How in the noon of night that pibroch thrills,
Savage and shrill! But with the breath which fills
Their mountain pipe, so fill the mountaineers
With the fierce native daring which instils
The stirring memory of a thousand years.
BYRON.

We must now leave the lower parties in our historical drama, to attend to the incidents which took place among those of a higher rank and greater importance.

We pass from the hut of an armourer to the council room of a monarch, and resume our story just when, the tumult beneath being settled, the angry chieftains were summoned to the royal presence. They entered, displeased with and lowering upon each other, each so exclusively filled with his own fancied injuries as to be equally unwilling and unable to attend to reason or argument. Albany alone, calm and crafty, seemed prepared to use their dissatisfaction for his own purposes, and turn each incident as it should occur to the furtherance of his own indirect ends.

The King’s irresolution, although it amounted even to timidity, did not prevent his assuming the exterior bearing becoming his situation. It was only when hard pressed, as in the preceding scene, that he lost his apparent composure. In general, he might be driven from his purpose, but seldom from his dignity of manner. He received Albany, Douglas, March, and the prior, those ill assorted members of his motley council, with a mixture of courtesy and loftiness, which reminded each haughty peer that he stood in the presence of his sovereign, and compelled him to do the beseeming reverence.
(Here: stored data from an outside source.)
From an optimization exercise on the open Yosys and OpenROAD flow, aimed at small area, a short achievable clock period and few clock cycles per item; shortcuts taken in it are not production practice. Function was checked by simulation only, so behaviour that the tests miss may differ from the original.

Design flk_digest, start of the top module:
module flk_digest (
    input  wire          clk,
    input  wire          rst,
    input  wire          start,
    input  wire [63:0]   sec,
    input  wire [15:0]   tick_k,
    input  wire [15:0]   gen,
    input  wire [63:0]   ltc,
    input  wire [95:0]   dout,
    input  wire [63:0]   trip,
    input  wire [63:0]   bf_trip,
    input  wire [63:0]   wsum,
    input  wire [63:0]   wcnt,
    output wire          busy,
    output reg           done,
    output wire [127:0]  digest
);
Size: about 6000 cells after synthesis, roughly 850 flip-flops, roughly 650 I/O pins, about 0.049 mm2 of cells after synthesis.
export LEC_CHECK = 0
export CAP_MARGIN = 20
export CORE_MARGIN = 2
export CORE_UTILIZATION = 50
export CTS_BUF_LIST = sky130_fd_sc_hd__clkbuf_8
export SLEW_MARGIN = 20
create_clock -name core_clock -period 10.0 [get_ports {clk}]
standard.sh (not shown) runs the stock make flow with config.mk's settings and CLKGATE_MAP_FILE= SYNTH_SCRIPT=/design/flow/synth_recipe.tcl, a recipe that flattens the netlist after the stock synthesis.
==> flow/flow/run.sh <==
#!/bin/bash
# The standard layout, with the smallest buffer (buf_1) as the port buffer
# that global placement puts on every input and output, and the timing
# repair aiming 6 ns below the clock period.
set -euo pipefail
export BUFFER_PORTS_ARGS="-buffer_cell sky130_fd_sc_hd__buf_1"
export SETUP_SLACK_MARGIN=6
bash standard.sh > standard_flow.log 2>&1
The baseline completed without violations.
Testbench counts at the start, summed over its fixed seeds: cycles 158,400, items 1,200.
Having received their salutations, the King motioned them to be seated; and they were obeying his commands when Rothsay entered. He walked gracefully up to his father, and, kneeling at his footstool, requested his blessing. Robert, with an aspect in which fondness and sorrow were ill disguised, made an attempt to assume a look of reproof, as he laid his hand on the youth’s head and said, with a sigh, “God bless thee, my thoughtless boy, and make thee a wiser man in thy future years!”
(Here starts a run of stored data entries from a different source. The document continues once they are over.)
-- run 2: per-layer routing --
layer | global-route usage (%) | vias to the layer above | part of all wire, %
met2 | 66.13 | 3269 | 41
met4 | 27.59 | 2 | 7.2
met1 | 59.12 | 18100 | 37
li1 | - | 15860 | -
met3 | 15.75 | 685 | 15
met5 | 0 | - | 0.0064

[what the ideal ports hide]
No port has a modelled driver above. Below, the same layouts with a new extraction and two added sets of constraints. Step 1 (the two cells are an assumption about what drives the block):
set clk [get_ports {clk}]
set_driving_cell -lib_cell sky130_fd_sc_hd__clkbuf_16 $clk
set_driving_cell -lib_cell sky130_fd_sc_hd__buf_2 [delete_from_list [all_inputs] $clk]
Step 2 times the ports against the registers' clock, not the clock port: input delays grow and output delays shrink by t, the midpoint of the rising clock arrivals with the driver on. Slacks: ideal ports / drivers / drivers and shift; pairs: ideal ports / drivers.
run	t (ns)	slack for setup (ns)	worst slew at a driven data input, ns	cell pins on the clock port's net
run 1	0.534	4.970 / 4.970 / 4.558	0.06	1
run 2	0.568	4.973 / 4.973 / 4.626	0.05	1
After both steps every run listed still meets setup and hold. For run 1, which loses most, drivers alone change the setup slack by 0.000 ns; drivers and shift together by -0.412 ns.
This is an optimization exercise on Yosys and OpenROAD, whose aim is small area, a short achievable clock period and few clock cycles, not a production implementation.
In this exercise RTL edits were held to simulation tests only and were not proved equivalent to the original.

$ cat flow/flow/run.sh
#!/bin/bash
set -euo pipefail
bash standard.sh "BUFFER_PORTS_ARGS=-buffer_cell sky130_fd_sc_hd__buf_1" \
    MATCH_CELL_FOOTPRINT=0 finish > standard_flow.log 2>&1
$ cat flow/constraint.sdc
create_clock -name core_clock -period 10.0 [get_ports {clk}]
set_input_delay 2.0000 -clock core_clock [delete_from_list [all_inputs] [get_ports {clk}]]
set_output_delay 2.0000 -clock core_clock [all_outputs]
set_load 0.01 [all_outputs]
$ cat flow/standard.sh
#!/bin/bash
# synth_recipe.tcl (not shown) runs the flow's synth.tcl, then flattens the netlist and writes it again
# the make line also repeats each setting of config.mk as NAME=value (left out here)
make -C /OpenROAD-flow-scripts/flow DESIGN_CONFIG=/design/flow/config.mk WORK_HOME=/design/flow/orfs CLKGATE_MAP_FILE= SYNTH_SCRIPT=/design/flow/synth_recipe.tcl "${@:-finish}"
“Amen, my dearest father!” said Rothsay, in a tone of feeling such as his happier moments often evinced. He then kissed the royal hand, with the reverence of a son and a subject; and, instead of taking a place at the council board, remained standing behind the King’s chair, in such a position that he might, when he chose, whisper into his father’s ear.
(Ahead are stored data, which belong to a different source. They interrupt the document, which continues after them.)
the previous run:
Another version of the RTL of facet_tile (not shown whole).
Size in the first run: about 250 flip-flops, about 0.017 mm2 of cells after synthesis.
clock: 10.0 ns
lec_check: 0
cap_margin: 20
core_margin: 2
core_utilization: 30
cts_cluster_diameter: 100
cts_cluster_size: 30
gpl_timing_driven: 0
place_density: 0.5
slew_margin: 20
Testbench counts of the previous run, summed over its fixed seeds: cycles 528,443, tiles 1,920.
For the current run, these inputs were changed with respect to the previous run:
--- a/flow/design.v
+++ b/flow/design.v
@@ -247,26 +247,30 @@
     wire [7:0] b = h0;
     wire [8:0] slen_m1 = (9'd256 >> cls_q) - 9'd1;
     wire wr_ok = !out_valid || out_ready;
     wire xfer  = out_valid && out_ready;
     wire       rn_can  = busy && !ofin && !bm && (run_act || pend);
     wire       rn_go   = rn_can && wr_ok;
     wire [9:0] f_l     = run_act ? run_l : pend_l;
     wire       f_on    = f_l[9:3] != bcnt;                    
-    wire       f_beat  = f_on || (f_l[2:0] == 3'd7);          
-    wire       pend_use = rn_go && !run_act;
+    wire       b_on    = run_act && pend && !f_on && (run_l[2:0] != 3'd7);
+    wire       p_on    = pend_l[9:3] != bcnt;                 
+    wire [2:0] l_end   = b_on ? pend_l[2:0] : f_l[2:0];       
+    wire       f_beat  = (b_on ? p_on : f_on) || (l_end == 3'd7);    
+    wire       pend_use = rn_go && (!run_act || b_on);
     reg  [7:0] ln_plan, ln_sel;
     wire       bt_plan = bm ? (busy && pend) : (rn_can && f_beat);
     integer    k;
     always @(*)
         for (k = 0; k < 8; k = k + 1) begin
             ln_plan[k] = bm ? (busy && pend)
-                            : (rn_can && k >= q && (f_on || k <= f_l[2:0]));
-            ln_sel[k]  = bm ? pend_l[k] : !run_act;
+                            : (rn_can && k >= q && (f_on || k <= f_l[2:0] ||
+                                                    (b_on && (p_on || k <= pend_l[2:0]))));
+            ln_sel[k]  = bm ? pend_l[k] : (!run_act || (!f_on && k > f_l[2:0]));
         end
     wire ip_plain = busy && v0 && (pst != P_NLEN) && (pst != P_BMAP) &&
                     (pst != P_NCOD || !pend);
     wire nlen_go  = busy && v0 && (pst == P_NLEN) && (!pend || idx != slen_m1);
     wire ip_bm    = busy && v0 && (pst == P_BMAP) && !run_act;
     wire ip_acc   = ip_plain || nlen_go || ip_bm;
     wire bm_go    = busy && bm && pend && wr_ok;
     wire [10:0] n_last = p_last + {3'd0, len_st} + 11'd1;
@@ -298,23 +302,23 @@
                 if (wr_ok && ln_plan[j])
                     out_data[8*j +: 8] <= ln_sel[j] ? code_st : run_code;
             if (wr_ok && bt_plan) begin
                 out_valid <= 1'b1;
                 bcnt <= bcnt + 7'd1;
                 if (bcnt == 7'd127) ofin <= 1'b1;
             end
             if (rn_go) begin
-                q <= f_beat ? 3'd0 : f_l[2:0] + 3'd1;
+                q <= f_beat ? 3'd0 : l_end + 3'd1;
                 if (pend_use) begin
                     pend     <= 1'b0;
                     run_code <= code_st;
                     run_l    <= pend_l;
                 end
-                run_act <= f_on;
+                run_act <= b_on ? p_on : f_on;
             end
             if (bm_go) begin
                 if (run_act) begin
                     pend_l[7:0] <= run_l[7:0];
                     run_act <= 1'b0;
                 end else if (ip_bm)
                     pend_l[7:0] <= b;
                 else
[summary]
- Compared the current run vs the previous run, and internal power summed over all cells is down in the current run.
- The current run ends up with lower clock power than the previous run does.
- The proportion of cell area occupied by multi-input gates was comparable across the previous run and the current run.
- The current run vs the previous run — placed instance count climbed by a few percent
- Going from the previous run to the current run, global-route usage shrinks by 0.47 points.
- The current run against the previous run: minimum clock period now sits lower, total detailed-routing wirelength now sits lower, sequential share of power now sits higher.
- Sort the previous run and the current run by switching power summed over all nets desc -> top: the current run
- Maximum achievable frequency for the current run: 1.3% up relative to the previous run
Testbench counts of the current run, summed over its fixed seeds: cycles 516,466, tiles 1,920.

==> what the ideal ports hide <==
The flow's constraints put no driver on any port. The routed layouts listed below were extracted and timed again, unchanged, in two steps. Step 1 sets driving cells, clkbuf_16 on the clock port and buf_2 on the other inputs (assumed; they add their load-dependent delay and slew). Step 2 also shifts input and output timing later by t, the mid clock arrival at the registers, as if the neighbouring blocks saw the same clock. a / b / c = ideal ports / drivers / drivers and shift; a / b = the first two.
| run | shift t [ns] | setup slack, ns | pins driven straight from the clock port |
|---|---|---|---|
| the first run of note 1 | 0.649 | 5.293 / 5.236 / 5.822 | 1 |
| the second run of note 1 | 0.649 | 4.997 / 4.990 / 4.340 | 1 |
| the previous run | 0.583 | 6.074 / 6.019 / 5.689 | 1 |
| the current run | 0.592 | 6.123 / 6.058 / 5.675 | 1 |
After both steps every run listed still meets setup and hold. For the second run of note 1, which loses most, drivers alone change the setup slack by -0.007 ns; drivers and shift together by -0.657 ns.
The King next made a sign to the prior of St. Dominic to take his place at the table, on which there were writing materials, which, of all the subjects present, Albany excepted, the churchman was alone able to use. The King then opened the purpose of their meeting by saying, with much dignity:

“Our business, my lords, respected these unhappy dissensions in the Highlands, which, we learn by our latest messengers, are about to occasion the waste and destruction of the country, even within a few miles of this our own court. But, near as this trouble is, our ill fate, and the instigations of wicked men, have raised up one yet nearer, by throwing strife and contention among the citizens of Perth and those attendants who follow your lordships and others our knights and nobles. I must first, therefore, apply to yourselves, my lords, to know why our court is disturbed by such unseemly contendings, and by what means they ought to be repressed? Brother of Albany, do you tell us first your sentiments on this matter.”